The anchor investor allocation had already taken place on 13 July 2026, ahead of the main bidding window, per the RHP's bid programme. As with any offer for sale, the listing price is determined on the exchange on debut and is stated against the issue price once trading begins; it is not set in advance. For prior primary-market coverage, see the Oquilia /news desk.
FAQ
Should I apply for this IPO?
Oquilia does not make recommendations. This report is informational and is not investment advice or a recommendation to subscribe. The RHP, including the complete risk-factors section, is available on SEBI's website and the exchanges; read it directly before making any decision.
What was the price band and lot size?
Per NSE data, the price band was Rs 545 to Rs 574 per equity share of face value Re 1, and the bid lot was 26 shares. A single-lot application at the upper price of Rs 574 came to Rs 14,924. Eligible employees were offered a discount of Rs 54 per share.
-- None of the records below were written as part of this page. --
$ cat src/rtl/text_console_cursor_engine_assert.svh
// ---------------------------------------------------------------------------
// Assertion macros for the text console cursor engine
// Concurrent checks that compile away when SYNTHESIS is defined.
// ---------------------------------------------------------------------------
`ifndef TEXT_CONSOLE_CURSOR_ENGINE_ASSERT_SVH
`define TEXT_CONSOLE_CURSOR_ENGINE_ASSERT_SVH

`ifndef SYNTHESIS
// clocked check, skipped while reset is asserted
`define TCCE_ASSERT(label, clk, rst_n, prop) \
    label: assert property (@(posedge clk) disable iff (!rst_n) prop) \
        else $error("tcce: assertion failed");
// clocked check that also holds during reset
`define TCCE_ASSERT_ALWAYS(label, clk, prop) \
    label: assert property (@(posedge clk) prop) \
        else $error("tcce: assertion failed");
`else
`define TCCE_ASSERT(label, clk, rst_n, prop)
`define TCCE_ASSERT_ALWAYS(label, clk, prop)
`endif

`endif

$ cat src/rtl/tcce_pkg.sv
// ---------------------------------------------------------------------------
// tcce_pkg
// Shared types and constants of the text console cursor engine.
// ---------------------------------------------------------------------------
`default_nettype none

package tcce_pkg;

    // input opcodes
    localparam logic [1:0] OP_TEXT   = 2'd0;
    localparam logic [1:0] OP_SETCUR = 2'd1;
    localparam logic [1:0] OP_CLEAR  = 2'd2;

    // queued action kinds
    localparam logic [1:0] ACT_GLYPH   = 2'd0;
    localparam logic [1:0] ACT_NEWLINE = 2'd1;
    localparam logic [1:0] ACT_SETCUR  = 2'd2;
    localparam logic [1:0] ACT_CLEAR   = 2'd3;

    localparam logic [7:0] LEAD_LO  = 8'd195;
    localparam logic [7:0] LEAD_HI  = 8'd214;
    localparam logic [7:0] CONT_LO  = 8'd128;
    localparam logic [7:0] CONT_HI  = 8'd191;
    localparam logic [7:0] PRINT_LO = 8'd32;
    localparam logic [7:0] PRINT_HI = 8'd127;
    localparam logic [7:0] CH_QMARK = 8'd63;
    localparam logic [7:0] CH_NL    = 8'd10;
    localparam logic [7:0] CH_TAB   = 8'd9;
    localparam logic [7:0] CH_SPACE = 8'd32;

    localparam int MAX_ACTS = 4;

    // one pending step; for ACT_SETCUR page holds the column, chr the row
    typedef struct packed {
        logic [1:0] kind;
        logic [7:0] page;
        logic [7:0] chr;
        logic       flip;
    } t_act;

    typedef struct packed {
        t_act [MAX_ACTS-1:0] acts;
        logic [2:0]          count;
        logic                pend_valid;
        logic [7:0]          pend_lead;
    } t_dec;

    // result fields, draw_glyph in bit 0
    typedef struct packed {
        logic       clear_screen;
        logic       scroll_up;
        logic       flipped;
        logic [7:0] cell_row;
        logic [7:0] cell_col;
        logic [7:0] glyph_char;
        logic [7:0] glyph_page;
        logic       draw_glyph;
    } t_res;

endpackage

`default_nettype wire

$ cat src/rtl/text_console_cursor_engine.sv
// ---------------------------------------------------------------------------
// text_console_cursor_engine
// Text byte stream to glyph-cell commands with cursor, wrap and scroll.
// ---------------------------------------------------------------------------
// Usage:
//   s_* stream carries items: s_tuser = op, s_tdata = byte, col, row.
//   m_* stream carries cell commands; m_tlast marks the last one of an item.
//   APB port: register 0 columns (0x0, reset 80), register 1 rows (0x4,
//   reset 25). Write only while the block is idle.
// Path: an accepted item is decoded straight into the action queue; the
//   cursor step then takes the queue head and loads each result into the
//   output register that drives m_tvalid.
// Throughput: the cursor step unit handles one action per cycle while the
//   output register can take its result. Most items give 1 result, a tab 3,
//   a stray lead followed by a tab up to 4. Lead bytes and ignored ops
//   take no step; set cursor takes a step without a result.
// Reset (synchronous, active low): cursor home, no lead held, queue and
//   output register empty, registers back to 80 x 25.
// Stall: while m_tready is low a full output register holds and the queue
//   stops at its next result; s_tready drops as soon as the queue cannot empty this cycle.
// ---------------------------------------------------------------------------
`default_nettype none

module text_console_cursor_engine
    import tcce_pkg::*;
#(
    parameter int RESET_COLUMNS = 80,
    parameter int RESET_ROWS    = 25
) (
    input  wire logic        i_clk,
    input  wire logic        i_rst_n,
    // input items
    input  wire logic        s_tvalid,
    output logic             s_tready,
    input  wire logic [23:0] s_tdata,  // byte_value[7:0], col[15:8], row[23:16]
    input  wire logic [1:0]  s_tuser,  // op[1:0]
    // cell commands
    output logic             m_tvalid,
    input  wire logic        m_tready,
    output logic [39:0]      m_tdata,  // draw_glyph[0], glyph_page[8:1],
                                       // glyph_char[16:9], cell_col[24:17],
                                       // cell_row[32:25], flipped[33],
                                       // scroll_up[34], clear_screen[35]
    output logic             m_tlast,
    // configuration
    input  wire logic        psel,
    input  wire logic        penable,
    input  wire logic        pwrite,
    input  wire logic [2:0]  paddr,
    input  wire logic [31:0] pwdata,
    output logic [31:0]      prdata,
    output logic             pready
);

`include "text_console_cursor_engine_assert.svh"

    // config registers
    logic [7:0] r_columns;
    logic [7:0] r_rows;
    logic       cfg_wr;

    // cursor and held lead
    logic [7:0] r_cur_col;
    logic [7:0] r_cur_row;
    logic       r_pend_valid;
    logic [7:0] r_pend_lead;

    // action queue, head at index 0
    t_act [MAX_ACTS-1:0] r_acts;
    logic [2:0]          r_nact;

    // output register
    logic       r_ov;
    t_res       r_res;
    logic       r_last;

    t_dec       dec;
    t_res       step_res;
    logic       step_emit;
    logic [7:0] n_cur_col;
    logic [7:0] n_cur_row;
    logic       out_free;
    logic       step_fire;
    logic       s_acc;

    // -------------------------------------------------------------------
    // APB: register select by paddr[2]
    // -------------------------------------------------------------------
    assign pready = 1'b1;
    assign cfg_wr = psel & penable & pwrite;
    assign prdata = {24'd0, (paddr[2] ? r_rows : r_columns)};

    always_ff @(posedge i_clk) begin
        if (!i_rst_n) begin
            r_columns <= 8'(RESET_COLUMNS);
            r_rows    <= 8'(RESET_ROWS);
        end else if (cfg_wr) begin
            if (paddr[2]) begin
                r_rows <= pwdata[7:0];
            end else begin
                r_columns <= pwdata[7:0];
            end
        end
    end

    // -------------------------------------------------------------------
    // Decode of the incoming item
    // -------------------------------------------------------------------
    tcce_decode u_decode (
        .i_op         (s_tuser),
        .i_byte       (s_tdata[7:0]),
        .i_col        (s_tdata[15:8]),
        .i_row        (s_tdata[23:16]),
        .i_pend_valid (r_pend_valid),
        .i_pend_lead  (r_pend_lead),
        .o_dec        (dec)
    );

    // -------------------------------------------------------------------
    // Cursor step on the queue head
    // -------------------------------------------------------------------
    tcce_step u_step (
        .i_act     (r_acts[0]),
        .i_cur_col (r_cur_col),
        .i_cur_row (r_cur_row),
        .i_columns (r_columns),
        .i_rows    (r_rows),
        .o_res     (step_res),
        .o_emit    (step_emit),
        .o_col_n   (n_cur_col),
        .o_row_n   (n_cur_row)
    );

    assign out_free  = !r_ov || m_tready;
    // set cursor gives no result, so it never waits on the output side
    assign step_fire = (r_nact != 3'd0) && (out_free || !step_emit);
    // take a new item once the queue empties in this cycle
    assign s_tready  = (r_nact == 3'd0) || ((r_nact == 3'd1) && step_fire);
    assign s_acc     = s_tvalid && s_tready;

    always_ff @(posedge i_clk) begin
        if (!i_rst_n) begin
            r_nact       <= 3'd0;
            r_pend_valid <= 1'b0;
            r_pend_lead  <= 8'd0;
            r_cur_col    <= 8'd0;
            r_cur_row    <= 8'd0;
            r_ov         <= 1'b0;
        end else begin
            if (s_acc) begin
                r_nact       <= dec.count;
                r_pend_valid <= dec.pend_valid;
                r_pend_lead  <= dec.pend_lead;
            end else if (step_fire) begin
                r_nact <= r_nact - 3'd1;
            end
            if (step_fire) begin
                r_cur_col <= n_cur_col;
                r_cur_row <= n_cur_row;
            end
            if (step_fire && step_emit) begin
                r_ov <= 1'b1;
            end else if (m_tready) begin
                r_ov <= 1'b0;
            end
        end
    end

    // payload: queue contents and result register
    always_ff @(posedge i_clk) begin
        if (s_acc) begin
            r_acts <= dec.acts;
        end else if (step_fire) begin
            r_acts <= {t_act'('0), r_acts[MAX_ACTS-1:1]};
        end
        if (step_fire && step_emit) begin
            r_res  <= step_res;
            r_last <= (r_nact == 3'd1);
        end
    end

    assign m_tvalid = r_ov;
    assign m_tdata  = {4'd0, r_res};
    assign m_tlast  = r_last;

    // -------------------------------------------------------------------
    // Checks
    // -------------------------------------------------------------------
    `TCCE_ASSERT(a_queue_depth, i_clk, i_rst_n, r_nact <= 3'd4)
    `TCCE_ASSERT(a_accept_drains, i_clk, i_rst_n, s_acc |-> (r_nact <= 3'd1))
    `TCCE_ASSERT(a_lead_range, i_clk, i_rst_n,
        r_pend_valid |-> (r_pend_lead >= LEAD_LO && r_pend_lead <= LEAD_HI))
    `TCCE_ASSERT(a_clear_no_glyph, i_clk, i_rst_n,
        (r_ov && r_res.clear_screen) |-> (!r_res.draw_glyph && r_last))
    `TCCE_ASSERT_ALWAYS(a_reset_empty, i_clk, !i_rst_n |=> (!r_ov && r_nact == 3'd0))

endmodule

`default_nettype wire

$ cat src/rtl/tcce_decode.sv
// ---------------------------------------------------------------------------
// tcce_decode
// Turns one input item into a short list of cursor actions and updates
// the held lead byte of a two-byte character.
// ---------------------------------------------------------------------------
`default_nettype none

module tcce_decode
    import tcce_pkg::*;
(
    input  wire logic [1:0] i_op,
    input  wire logic [7:0] i_byte,
    input  wire logic [7:0] i_col,
    input  wire logic [7:0] i_row,
    input  wire logic       i_pend_valid,
    input  wire logic [7:0] i_pend_lead,
    output t_dec            o_dec
);

    t_act [MAX_ACTS-1:0] sl;
    logic [2:0]          sn;
    t_act                qmark;
    logic                is_lead;
    logic                is_cont;

    assign is_lead = (i_byte >= LEAD_LO) && (i_byte <= LEAD_HI);
    assign is_cont = (i_byte >= CONT_LO) && (i_byte <= CONT_HI);
    assign qmark   = '{kind: ACT_GLYPH, page: 8'd0, chr: CH_QMARK, flip: 1'b1};

    // actions of a byte handled on its own
    always_comb begin
        sl = '0;
        sn = 3'd1;
        if (i_byte >= PRINT_LO && i_byte <= PRINT_HI) begin
            sl[0] = '{kind: ACT_GLYPH, page: 8'd0, chr: i_byte, flip: 1'b0};
        end else if (i_byte == CH_NL) begin
            sl[0] = '{kind: ACT_NEWLINE, page: 8'd0, chr: 8'd0, flip: 1'b0};
        end else if (i_byte == CH_TAB) begin
            sl[0] = '{kind: ACT_GLYPH, page: 8'd0, chr: CH_SPACE, flip: 1'b0};
            sl[1] = sl[0];
            sl[2] = sl[0];
            sn    = 3'd3;
        end else begin
            sl[0] = qmark;
        end
    end

    always_comb begin
        o_dec            = '0;
        o_dec.pend_valid = i_pend_valid;
        o_dec.pend_lead  = i_pend_lead;
        case (i_op)
            OP_TEXT: begin
                if (i_pend_valid) begin
                    o_dec.pend_valid = 1'b0;
                    o_dec.pend_lead  = 8'd0;
                    if (is_cont) begin
                        o_dec.acts[0] = '{kind: ACT_GLYPH, page: i_pend_lead,
                                          chr: i_byte, flip: 1'b0};
                        o_dec.count   = 3'd1;
                    end else begin
                        // stray lead: flipped '?' first
                        o_dec.acts[0] = qmark;
                        if (is_lead) begin
                            o_dec.count      = 3'd1;
                            o_dec.pend_valid = 1'b1;
                            o_dec.pend_lead  = i_byte;
                        end else begin
                            o_dec.acts[MAX_ACTS-1:1] = sl[MAX_ACTS-2:0];
                            o_dec.count              = sn + 3'd1;
                        end
                    end
                end else if (is_lead) begin
                    o_dec.pend_valid = 1'b1;
                    o_dec.pend_lead  = i_byte;
                end else begin
                    o_dec.acts  = sl;
                    o_dec.count = sn;
                end
            end
            OP_SETCUR: begin
                o_dec.acts[0] = '{kind: ACT_SETCUR, page: i_col, chr: i_row, flip: 1'b0};
                o_dec.count   = 3'd1;
            end
            OP_CLEAR: begin
                o_dec.acts[0] = '{kind: ACT_CLEAR, page: 8'd0, chr: 8'd0, flip: 1'b0};
                o_dec.count   = 3'd1;
            end
            default: ;
        endcase
    end

endmodule

`default_nettype wire

$ cat src/rtl/tcce_step.sv
// ---------------------------------------------------------------------------
// tcce_step
// Applies one action to the cursor: wrap, line move, scroll and the
// result it produces.
// ---------------------------------------------------------------------------
`default_nettype none

module tcce_step
    import tcce_pkg::*;
(
    input  wire t_act       i_act,
    input  wire logic [7:0] i_cur_col,
    input  wire logic [7:0] i_cur_row,
    input  wire logic [7:0] i_columns,
    input  wire logic [7:0] i_rows,
    output t_res            o_res,
    output logic            o_emit,
    output logic [7:0]      o_col_n,
    output logic [7:0]      o_row_n
);

    logic [8:0] row_inc;
    logic       nl_scroll;
    logic [7:0] nl_row;
    logic       wrap;

    // next-line move: past the last row the screen scrolls instead
    assign row_inc   = {1'b0, i_cur_row} + 9'd1;
    assign nl_scroll = row_inc >= {1'b0, i_rows};
    assign nl_row    = nl_scroll ? i_cur_row : row_inc[7:0];
    assign wrap      = i_cur_col >= i_columns;

    always_comb begin
        o_res   = '0;
        o_emit  = 1'b0;
        o_col_n = i_cur_col;
        o_row_n = i_cur_row;
        unique case (i_act.kind)
            ACT_GLYPH: begin
                o_emit           = 1'b1;
                o_res.draw_glyph = 1'b1;
                o_res.glyph_page = i_act.page;
                o_res.glyph_char = i_act.chr;
                o_res.flipped    = i_act.flip;
                if (wrap) begin
                    o_res.cell_col  = 8'd0;
                    o_res.cell_row  = nl_row;
                    o_res.scroll_up = nl_scroll;
                    o_col_n         = 8'd1;
                    o_row_n         = nl_row;
                end else begin
                    o_res.cell_col = i_cur_col;
                    o_res.cell_row = i_cur_row;
                    o_col_n        = i_cur_col + 8'd1;
                end
            end
            ACT_NEWLINE: begin
                o_emit          = 1'b1;
                o_res.cell_col  = 8'd0;
                o_res.cell_row  = nl_row;
                o_res.scroll_up = nl_scroll;
                o_col_n         = 8'd0;
                o_row_n         = nl_row;
            end
            ACT_SETCUR: begin
                if (i_act.page < i_columns && i_act.chr < i_rows) begin
                    o_col_n = i_act.page;
                    o_row_n = i_act.chr;
                end
            end
            ACT_CLEAR: begin
                o_emit             = 1'b1;
                o_res.clear_screen = 1'b1;
                o_col_n            = 8'd0;
                o_row_n            = 8'd0;
            end
            default: ;
        endcase
    end

endmodule

`default_nettype wire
How much was the issue subscribed?
Per NSE bid data at the close on 16 July 2026, the issue was subscribed 41.66 times overall. Qualified institutional buyers bid 140.11 times, non-institutional investors 22.51 times, retail individual investors 3.60 times, employees 4.65 times and eligible shareholders 9.52 times.
Is SBI Funds Management raising fresh capital?
No. Per the offer document, the issue was structured entirely as an offer for sale by State Bank of India and Amundi India Holding. The company stated it will not receive any of the proceeds, which flow to the selling shareholders after expenses and taxes.
Where can I read the RHP?
The red herring prospectus is available on SEBI's website under Filings, Public Issues, and on the exchange websites. Subscription and issue details are on the NSE public-issues pages. Both are linked in the source note below.
This report is based on the red herring prospectus filed with SEBI and subscription data from the NSE. It was surfaced via coverage in The Economic Times.